• [WORKING DATA]
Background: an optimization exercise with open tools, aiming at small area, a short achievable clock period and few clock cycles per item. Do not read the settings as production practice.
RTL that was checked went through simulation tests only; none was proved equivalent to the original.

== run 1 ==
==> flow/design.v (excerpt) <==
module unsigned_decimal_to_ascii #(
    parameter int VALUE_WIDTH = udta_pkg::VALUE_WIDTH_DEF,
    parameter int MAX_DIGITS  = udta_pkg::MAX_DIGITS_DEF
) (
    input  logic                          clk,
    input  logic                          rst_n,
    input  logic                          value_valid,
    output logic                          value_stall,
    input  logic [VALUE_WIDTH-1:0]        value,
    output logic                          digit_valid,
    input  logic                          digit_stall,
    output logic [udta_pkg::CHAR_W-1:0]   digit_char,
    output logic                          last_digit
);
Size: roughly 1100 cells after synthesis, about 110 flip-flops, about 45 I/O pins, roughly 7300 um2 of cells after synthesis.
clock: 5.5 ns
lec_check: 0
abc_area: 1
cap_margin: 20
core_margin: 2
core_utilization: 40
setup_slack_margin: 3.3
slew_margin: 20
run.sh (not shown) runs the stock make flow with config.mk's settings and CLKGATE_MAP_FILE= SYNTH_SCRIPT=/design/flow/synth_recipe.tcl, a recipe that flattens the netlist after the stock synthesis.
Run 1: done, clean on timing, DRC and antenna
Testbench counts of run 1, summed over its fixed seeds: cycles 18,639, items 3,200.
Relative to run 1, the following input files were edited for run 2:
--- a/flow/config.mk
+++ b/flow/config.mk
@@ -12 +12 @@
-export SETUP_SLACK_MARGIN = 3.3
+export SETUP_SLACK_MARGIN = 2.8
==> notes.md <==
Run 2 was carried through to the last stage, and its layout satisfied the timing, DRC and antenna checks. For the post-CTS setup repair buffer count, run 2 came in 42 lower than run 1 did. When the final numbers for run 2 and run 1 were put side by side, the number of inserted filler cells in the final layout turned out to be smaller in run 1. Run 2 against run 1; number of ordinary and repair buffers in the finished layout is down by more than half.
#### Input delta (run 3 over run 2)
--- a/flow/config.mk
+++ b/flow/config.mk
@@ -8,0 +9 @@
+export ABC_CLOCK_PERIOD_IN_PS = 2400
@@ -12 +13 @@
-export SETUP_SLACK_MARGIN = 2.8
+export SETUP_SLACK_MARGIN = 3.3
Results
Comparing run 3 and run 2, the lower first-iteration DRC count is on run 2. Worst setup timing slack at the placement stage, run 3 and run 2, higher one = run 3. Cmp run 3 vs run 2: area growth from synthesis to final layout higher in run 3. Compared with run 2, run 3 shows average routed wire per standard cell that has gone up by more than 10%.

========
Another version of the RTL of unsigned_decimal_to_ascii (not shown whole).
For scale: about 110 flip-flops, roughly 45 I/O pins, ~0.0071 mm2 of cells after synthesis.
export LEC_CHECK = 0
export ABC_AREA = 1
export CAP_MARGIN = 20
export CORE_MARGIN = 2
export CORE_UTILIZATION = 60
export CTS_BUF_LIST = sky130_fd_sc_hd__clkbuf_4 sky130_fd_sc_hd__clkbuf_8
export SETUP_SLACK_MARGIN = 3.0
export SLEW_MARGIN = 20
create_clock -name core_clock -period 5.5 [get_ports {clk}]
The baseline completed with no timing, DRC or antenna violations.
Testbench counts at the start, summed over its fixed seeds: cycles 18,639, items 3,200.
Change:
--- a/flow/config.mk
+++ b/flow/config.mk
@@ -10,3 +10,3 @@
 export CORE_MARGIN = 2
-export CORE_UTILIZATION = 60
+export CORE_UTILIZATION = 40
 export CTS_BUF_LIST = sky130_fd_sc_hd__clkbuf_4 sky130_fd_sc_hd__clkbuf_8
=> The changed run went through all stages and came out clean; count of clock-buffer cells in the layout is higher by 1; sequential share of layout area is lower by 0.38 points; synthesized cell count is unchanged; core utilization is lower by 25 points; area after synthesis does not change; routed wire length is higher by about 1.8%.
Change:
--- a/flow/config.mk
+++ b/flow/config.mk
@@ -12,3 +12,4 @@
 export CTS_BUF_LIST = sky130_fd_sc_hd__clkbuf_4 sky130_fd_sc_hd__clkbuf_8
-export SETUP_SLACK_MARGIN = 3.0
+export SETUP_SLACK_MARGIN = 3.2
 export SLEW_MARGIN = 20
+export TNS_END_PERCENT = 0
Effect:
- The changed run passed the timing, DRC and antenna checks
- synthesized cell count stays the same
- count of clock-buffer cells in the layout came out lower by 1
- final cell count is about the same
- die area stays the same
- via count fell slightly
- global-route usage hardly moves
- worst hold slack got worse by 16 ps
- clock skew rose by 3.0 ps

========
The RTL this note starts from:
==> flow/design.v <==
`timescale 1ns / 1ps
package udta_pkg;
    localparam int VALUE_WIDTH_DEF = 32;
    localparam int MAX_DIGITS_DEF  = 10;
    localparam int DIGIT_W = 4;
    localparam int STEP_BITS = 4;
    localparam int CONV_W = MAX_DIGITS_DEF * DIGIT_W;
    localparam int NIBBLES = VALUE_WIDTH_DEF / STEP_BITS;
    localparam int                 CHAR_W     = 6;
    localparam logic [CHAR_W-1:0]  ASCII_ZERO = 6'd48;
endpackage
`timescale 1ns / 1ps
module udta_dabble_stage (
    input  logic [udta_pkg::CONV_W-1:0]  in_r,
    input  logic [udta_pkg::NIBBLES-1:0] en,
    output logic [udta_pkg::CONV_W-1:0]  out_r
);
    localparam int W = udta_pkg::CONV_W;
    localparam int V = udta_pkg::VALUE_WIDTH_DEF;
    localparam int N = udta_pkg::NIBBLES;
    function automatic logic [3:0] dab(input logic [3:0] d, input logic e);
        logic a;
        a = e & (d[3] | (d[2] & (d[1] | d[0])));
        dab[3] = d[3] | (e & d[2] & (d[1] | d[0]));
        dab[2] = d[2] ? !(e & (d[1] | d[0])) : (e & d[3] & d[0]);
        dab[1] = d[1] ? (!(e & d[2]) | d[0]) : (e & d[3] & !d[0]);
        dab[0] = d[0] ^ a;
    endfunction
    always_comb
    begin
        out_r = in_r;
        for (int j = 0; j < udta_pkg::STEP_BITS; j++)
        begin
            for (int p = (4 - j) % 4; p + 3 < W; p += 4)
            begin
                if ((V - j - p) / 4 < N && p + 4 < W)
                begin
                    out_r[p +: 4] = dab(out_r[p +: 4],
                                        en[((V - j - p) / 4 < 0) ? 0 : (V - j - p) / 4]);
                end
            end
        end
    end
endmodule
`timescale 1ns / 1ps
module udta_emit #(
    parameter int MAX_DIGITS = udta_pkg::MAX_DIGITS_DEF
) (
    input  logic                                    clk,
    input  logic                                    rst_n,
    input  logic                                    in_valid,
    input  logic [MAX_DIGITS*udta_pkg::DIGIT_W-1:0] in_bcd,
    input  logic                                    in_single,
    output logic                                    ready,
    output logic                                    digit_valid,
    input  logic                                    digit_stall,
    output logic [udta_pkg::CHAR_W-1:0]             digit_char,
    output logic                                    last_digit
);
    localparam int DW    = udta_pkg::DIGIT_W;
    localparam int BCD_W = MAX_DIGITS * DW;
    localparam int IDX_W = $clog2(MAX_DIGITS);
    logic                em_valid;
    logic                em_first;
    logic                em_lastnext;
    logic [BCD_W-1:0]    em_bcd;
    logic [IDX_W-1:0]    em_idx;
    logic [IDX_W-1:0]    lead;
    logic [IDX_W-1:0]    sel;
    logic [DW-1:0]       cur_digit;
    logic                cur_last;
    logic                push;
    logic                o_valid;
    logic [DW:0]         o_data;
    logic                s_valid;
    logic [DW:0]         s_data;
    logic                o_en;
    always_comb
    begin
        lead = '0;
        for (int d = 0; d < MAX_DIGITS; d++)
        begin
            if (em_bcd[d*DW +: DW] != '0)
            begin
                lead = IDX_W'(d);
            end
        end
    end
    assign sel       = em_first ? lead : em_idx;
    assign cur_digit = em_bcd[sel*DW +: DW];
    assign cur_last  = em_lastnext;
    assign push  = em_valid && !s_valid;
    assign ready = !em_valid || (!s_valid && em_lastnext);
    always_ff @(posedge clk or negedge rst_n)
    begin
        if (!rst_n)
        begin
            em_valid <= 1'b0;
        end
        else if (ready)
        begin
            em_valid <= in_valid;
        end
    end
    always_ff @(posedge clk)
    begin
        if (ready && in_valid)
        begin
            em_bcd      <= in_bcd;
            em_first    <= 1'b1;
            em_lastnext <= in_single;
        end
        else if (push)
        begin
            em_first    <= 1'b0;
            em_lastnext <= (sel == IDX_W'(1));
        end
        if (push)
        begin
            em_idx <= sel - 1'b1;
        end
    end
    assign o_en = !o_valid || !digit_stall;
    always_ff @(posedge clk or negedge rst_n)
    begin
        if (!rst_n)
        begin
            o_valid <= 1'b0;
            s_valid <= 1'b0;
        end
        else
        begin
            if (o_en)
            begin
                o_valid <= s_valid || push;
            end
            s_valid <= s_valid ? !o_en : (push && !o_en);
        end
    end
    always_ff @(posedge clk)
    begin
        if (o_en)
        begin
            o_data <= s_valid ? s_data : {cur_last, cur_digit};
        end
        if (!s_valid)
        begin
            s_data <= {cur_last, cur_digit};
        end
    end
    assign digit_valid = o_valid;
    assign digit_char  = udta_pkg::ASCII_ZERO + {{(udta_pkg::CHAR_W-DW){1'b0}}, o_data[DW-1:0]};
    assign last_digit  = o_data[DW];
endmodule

• [YOUR ASSIGNMENT] Copy down each line in the entries that has the word "than".

• [RESULT FOR THIS EXERCISE]
Run 2 was carried through to the last stage, and its layout satisfied the timing, DRC and antenna checks. For the post-CTS setup repair buffer count, run 2 came in 42 lower than run 1 did. When the final numbers for run 2 and run 1 were put side by side, the number of inserted filler cells in the final layout turned out to be smaller in run 1. Run 2 against run 1; number of ordinary and repair buffers in the finished layout is down by more than half.
Comparing run 3 and run 2, the lower first-iteration DRC count is on run 2. Worst setup timing slack at the placement stage, run 3 and run 2, higher one = run 3. Cmp run 3 vs run 2: area growth from synthesis to final layout higher in run 3. Compared with run 2, run 3 shows average routed wire per standard cell that has gone up by more than 10%.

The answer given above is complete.